[Data Boundary: Start]

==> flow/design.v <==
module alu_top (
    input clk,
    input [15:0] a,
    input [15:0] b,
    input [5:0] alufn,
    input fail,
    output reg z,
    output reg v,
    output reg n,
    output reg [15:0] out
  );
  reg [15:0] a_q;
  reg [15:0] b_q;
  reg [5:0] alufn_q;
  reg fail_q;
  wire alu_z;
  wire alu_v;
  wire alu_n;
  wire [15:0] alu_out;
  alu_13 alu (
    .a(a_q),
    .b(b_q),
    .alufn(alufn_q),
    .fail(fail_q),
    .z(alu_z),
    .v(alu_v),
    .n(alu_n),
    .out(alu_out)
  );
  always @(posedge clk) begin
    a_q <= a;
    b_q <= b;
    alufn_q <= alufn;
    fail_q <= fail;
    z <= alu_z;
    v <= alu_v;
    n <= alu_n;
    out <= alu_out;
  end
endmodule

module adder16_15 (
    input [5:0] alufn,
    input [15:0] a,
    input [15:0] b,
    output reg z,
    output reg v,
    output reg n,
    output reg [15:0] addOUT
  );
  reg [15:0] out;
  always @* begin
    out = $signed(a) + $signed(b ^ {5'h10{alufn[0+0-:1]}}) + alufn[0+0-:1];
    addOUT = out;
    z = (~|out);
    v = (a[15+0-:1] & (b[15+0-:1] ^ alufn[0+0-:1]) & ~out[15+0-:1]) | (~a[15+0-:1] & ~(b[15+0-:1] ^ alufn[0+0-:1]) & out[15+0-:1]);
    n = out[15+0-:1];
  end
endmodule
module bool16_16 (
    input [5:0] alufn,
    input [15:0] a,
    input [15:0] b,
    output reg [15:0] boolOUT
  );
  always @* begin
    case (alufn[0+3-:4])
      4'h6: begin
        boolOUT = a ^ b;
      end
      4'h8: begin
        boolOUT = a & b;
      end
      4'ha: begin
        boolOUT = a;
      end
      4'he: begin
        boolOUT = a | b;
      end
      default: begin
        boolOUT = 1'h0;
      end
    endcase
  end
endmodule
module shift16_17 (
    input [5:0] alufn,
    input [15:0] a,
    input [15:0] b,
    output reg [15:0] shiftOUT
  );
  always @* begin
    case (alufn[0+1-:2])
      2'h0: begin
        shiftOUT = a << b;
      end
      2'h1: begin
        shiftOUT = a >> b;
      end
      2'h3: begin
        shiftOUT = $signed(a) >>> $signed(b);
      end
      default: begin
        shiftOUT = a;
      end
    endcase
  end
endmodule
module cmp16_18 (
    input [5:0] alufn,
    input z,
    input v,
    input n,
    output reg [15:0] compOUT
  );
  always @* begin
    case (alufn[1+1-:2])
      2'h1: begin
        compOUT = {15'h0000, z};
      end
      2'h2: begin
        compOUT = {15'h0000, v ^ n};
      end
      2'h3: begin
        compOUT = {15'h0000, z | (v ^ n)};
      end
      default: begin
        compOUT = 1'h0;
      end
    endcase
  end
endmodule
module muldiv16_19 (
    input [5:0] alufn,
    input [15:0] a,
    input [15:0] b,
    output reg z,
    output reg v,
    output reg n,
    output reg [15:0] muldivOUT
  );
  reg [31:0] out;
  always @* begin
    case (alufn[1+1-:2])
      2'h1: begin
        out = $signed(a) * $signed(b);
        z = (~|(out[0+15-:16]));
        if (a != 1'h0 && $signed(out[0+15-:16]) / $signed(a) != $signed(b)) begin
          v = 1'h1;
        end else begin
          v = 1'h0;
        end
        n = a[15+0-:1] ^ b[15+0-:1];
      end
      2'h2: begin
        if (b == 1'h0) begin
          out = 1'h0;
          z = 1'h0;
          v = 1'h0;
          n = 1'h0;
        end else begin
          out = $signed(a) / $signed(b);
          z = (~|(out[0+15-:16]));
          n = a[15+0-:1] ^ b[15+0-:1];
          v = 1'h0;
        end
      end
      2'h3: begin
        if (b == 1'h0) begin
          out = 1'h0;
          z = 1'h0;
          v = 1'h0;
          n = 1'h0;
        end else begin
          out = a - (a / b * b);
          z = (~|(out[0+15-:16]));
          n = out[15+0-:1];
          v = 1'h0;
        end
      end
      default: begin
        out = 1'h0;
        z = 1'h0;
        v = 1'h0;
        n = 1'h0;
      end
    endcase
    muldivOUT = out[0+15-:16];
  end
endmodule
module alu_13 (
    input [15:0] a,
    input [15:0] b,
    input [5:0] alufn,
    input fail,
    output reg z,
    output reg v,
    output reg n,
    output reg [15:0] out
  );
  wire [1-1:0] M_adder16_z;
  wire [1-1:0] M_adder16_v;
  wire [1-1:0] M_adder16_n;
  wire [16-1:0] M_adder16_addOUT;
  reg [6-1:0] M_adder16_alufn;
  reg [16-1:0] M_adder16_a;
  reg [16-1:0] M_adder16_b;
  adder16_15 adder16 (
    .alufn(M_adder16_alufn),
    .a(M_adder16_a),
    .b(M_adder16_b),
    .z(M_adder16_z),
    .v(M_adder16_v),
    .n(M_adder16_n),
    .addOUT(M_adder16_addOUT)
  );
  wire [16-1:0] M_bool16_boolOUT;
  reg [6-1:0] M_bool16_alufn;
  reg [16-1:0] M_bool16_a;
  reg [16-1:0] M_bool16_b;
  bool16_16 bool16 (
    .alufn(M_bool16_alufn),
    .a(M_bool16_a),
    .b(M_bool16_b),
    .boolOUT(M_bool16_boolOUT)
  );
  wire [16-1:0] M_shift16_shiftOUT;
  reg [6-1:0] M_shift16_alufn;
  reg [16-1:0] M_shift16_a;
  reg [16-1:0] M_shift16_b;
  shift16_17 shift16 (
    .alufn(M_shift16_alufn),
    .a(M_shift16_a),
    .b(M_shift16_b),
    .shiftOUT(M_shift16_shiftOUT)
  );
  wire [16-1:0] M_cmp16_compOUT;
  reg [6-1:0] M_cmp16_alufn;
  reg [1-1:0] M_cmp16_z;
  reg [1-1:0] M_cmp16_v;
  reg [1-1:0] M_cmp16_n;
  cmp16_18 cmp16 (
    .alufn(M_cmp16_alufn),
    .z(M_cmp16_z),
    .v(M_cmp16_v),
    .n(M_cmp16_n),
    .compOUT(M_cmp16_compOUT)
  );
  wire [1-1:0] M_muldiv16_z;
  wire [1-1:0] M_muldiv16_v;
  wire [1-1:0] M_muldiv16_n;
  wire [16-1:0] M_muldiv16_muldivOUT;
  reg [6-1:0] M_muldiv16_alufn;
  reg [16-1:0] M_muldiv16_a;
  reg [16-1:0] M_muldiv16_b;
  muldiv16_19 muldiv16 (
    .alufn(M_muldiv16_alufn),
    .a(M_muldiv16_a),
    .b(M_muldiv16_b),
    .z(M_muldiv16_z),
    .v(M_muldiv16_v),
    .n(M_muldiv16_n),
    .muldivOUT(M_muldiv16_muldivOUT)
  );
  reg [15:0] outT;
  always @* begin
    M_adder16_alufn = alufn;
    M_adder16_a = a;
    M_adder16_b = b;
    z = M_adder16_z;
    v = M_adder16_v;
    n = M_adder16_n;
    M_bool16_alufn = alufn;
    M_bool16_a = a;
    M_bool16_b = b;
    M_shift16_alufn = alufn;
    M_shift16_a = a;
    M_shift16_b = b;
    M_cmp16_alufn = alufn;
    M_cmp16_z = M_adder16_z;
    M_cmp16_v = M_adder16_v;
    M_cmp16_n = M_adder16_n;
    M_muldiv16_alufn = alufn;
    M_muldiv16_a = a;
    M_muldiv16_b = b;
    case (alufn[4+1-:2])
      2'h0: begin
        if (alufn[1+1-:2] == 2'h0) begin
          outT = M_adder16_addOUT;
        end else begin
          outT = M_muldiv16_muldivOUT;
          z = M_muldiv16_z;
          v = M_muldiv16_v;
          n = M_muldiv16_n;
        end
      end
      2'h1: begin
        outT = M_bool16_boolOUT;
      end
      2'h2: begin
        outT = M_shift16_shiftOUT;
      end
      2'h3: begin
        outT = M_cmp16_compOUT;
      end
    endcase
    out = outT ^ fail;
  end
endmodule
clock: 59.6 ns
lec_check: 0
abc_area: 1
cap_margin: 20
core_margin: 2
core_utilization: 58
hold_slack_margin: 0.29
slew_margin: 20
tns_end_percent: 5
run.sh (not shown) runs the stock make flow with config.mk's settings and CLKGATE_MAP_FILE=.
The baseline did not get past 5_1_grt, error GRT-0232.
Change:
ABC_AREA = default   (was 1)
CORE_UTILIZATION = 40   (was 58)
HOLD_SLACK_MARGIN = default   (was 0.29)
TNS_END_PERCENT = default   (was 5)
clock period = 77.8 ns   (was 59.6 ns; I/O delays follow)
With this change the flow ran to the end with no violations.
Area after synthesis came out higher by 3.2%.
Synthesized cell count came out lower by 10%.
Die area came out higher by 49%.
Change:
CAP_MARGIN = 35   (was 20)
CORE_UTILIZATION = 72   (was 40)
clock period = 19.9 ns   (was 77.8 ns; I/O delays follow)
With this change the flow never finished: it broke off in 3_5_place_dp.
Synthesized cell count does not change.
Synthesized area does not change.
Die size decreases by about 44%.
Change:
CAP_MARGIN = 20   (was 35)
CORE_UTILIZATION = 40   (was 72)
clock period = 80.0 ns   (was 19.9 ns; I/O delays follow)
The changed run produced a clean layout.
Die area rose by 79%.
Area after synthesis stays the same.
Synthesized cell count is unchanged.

[Data Boundary: End]
[Data Boundary: Start]

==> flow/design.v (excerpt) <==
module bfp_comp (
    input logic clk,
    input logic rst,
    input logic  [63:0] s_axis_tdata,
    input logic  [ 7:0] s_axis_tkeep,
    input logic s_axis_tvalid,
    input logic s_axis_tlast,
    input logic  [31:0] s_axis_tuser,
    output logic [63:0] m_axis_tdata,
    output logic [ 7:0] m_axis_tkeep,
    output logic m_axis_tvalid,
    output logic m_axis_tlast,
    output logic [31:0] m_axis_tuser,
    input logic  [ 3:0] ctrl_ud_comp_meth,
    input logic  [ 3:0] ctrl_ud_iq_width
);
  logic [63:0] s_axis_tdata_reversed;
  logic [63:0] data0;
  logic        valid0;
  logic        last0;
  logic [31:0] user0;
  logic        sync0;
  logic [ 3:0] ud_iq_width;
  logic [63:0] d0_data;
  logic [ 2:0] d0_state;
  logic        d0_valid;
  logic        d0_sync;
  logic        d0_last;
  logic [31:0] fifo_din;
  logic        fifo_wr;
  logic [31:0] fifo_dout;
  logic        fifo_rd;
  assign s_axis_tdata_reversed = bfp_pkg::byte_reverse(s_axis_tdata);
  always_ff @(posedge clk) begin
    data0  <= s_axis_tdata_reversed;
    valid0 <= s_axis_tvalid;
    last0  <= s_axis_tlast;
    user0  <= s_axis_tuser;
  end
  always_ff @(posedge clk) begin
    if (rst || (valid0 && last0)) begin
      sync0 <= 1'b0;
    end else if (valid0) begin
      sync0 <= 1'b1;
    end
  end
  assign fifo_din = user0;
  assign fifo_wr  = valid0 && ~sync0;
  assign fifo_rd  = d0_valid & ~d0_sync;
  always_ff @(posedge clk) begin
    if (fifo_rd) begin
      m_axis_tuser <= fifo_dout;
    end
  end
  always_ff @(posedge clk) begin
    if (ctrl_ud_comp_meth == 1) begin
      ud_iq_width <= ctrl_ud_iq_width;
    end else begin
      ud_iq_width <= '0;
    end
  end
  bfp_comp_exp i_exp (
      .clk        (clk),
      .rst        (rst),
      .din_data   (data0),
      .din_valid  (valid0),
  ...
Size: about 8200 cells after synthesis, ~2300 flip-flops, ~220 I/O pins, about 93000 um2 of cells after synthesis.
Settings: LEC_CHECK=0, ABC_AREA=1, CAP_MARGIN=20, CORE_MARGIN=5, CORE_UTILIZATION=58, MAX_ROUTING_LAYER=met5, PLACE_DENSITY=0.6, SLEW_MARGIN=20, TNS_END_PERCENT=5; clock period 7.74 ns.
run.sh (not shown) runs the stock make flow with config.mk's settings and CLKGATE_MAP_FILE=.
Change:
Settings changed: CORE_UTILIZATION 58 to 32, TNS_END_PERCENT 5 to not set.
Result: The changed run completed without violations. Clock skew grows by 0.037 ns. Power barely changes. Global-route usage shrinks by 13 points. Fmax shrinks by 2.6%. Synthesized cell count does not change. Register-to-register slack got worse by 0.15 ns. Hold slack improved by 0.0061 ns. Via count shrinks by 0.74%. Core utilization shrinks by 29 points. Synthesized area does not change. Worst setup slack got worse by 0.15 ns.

[Data Boundary: End]
[Data Boundary: Start]

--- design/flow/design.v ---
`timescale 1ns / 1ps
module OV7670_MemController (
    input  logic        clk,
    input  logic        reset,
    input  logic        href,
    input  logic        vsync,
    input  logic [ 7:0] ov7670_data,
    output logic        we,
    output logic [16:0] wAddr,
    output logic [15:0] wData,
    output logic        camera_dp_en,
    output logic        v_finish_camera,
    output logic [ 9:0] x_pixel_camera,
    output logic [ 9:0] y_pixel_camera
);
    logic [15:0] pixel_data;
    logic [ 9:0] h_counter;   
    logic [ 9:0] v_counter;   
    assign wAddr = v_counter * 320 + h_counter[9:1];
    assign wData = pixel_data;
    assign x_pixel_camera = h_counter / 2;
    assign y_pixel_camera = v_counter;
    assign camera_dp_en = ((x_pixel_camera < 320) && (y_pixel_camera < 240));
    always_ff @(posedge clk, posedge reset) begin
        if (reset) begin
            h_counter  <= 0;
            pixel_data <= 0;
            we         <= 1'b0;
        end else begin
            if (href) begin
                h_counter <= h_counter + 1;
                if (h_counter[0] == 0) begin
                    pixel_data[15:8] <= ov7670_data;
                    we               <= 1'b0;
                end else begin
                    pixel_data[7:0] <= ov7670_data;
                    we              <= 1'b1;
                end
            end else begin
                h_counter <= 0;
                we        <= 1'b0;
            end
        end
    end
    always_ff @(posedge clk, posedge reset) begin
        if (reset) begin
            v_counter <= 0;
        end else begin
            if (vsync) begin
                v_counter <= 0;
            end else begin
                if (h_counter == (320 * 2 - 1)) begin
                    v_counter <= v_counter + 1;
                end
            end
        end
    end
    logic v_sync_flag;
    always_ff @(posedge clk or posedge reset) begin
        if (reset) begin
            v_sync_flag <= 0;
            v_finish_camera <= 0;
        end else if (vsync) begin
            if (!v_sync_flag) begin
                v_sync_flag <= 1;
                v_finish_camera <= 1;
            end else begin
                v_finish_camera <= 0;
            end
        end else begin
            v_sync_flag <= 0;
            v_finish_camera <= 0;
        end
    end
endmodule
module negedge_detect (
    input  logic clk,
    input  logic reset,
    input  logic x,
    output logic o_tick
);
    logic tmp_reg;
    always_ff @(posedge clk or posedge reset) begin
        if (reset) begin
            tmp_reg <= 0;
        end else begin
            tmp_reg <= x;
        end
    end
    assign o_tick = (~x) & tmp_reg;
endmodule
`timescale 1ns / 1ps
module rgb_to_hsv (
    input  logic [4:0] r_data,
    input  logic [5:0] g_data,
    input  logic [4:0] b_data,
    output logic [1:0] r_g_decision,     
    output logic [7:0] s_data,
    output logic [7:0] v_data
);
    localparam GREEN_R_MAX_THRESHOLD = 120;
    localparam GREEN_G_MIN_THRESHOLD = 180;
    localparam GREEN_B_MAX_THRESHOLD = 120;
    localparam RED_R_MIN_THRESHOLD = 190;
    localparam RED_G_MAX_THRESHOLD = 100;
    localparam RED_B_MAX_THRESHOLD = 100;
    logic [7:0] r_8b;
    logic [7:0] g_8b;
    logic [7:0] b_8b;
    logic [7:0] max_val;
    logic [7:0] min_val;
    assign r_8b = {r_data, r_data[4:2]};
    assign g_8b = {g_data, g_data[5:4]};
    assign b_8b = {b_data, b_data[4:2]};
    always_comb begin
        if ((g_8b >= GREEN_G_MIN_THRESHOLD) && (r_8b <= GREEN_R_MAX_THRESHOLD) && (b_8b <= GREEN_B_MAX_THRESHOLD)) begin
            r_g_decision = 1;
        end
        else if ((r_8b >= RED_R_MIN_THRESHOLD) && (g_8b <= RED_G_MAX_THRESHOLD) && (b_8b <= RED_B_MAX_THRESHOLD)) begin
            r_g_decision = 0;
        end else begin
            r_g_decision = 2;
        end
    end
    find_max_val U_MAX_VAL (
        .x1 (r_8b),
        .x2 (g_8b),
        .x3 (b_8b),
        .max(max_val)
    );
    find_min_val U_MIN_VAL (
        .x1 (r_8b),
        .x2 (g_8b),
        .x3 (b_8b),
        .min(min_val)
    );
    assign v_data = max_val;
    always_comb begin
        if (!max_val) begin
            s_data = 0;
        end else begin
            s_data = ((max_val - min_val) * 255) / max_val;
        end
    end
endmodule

[Data Boundary: End]

Exercise prompt.
State how many lines of the entries above include the string "follow". The reply is that number alone.

Exercise output.
3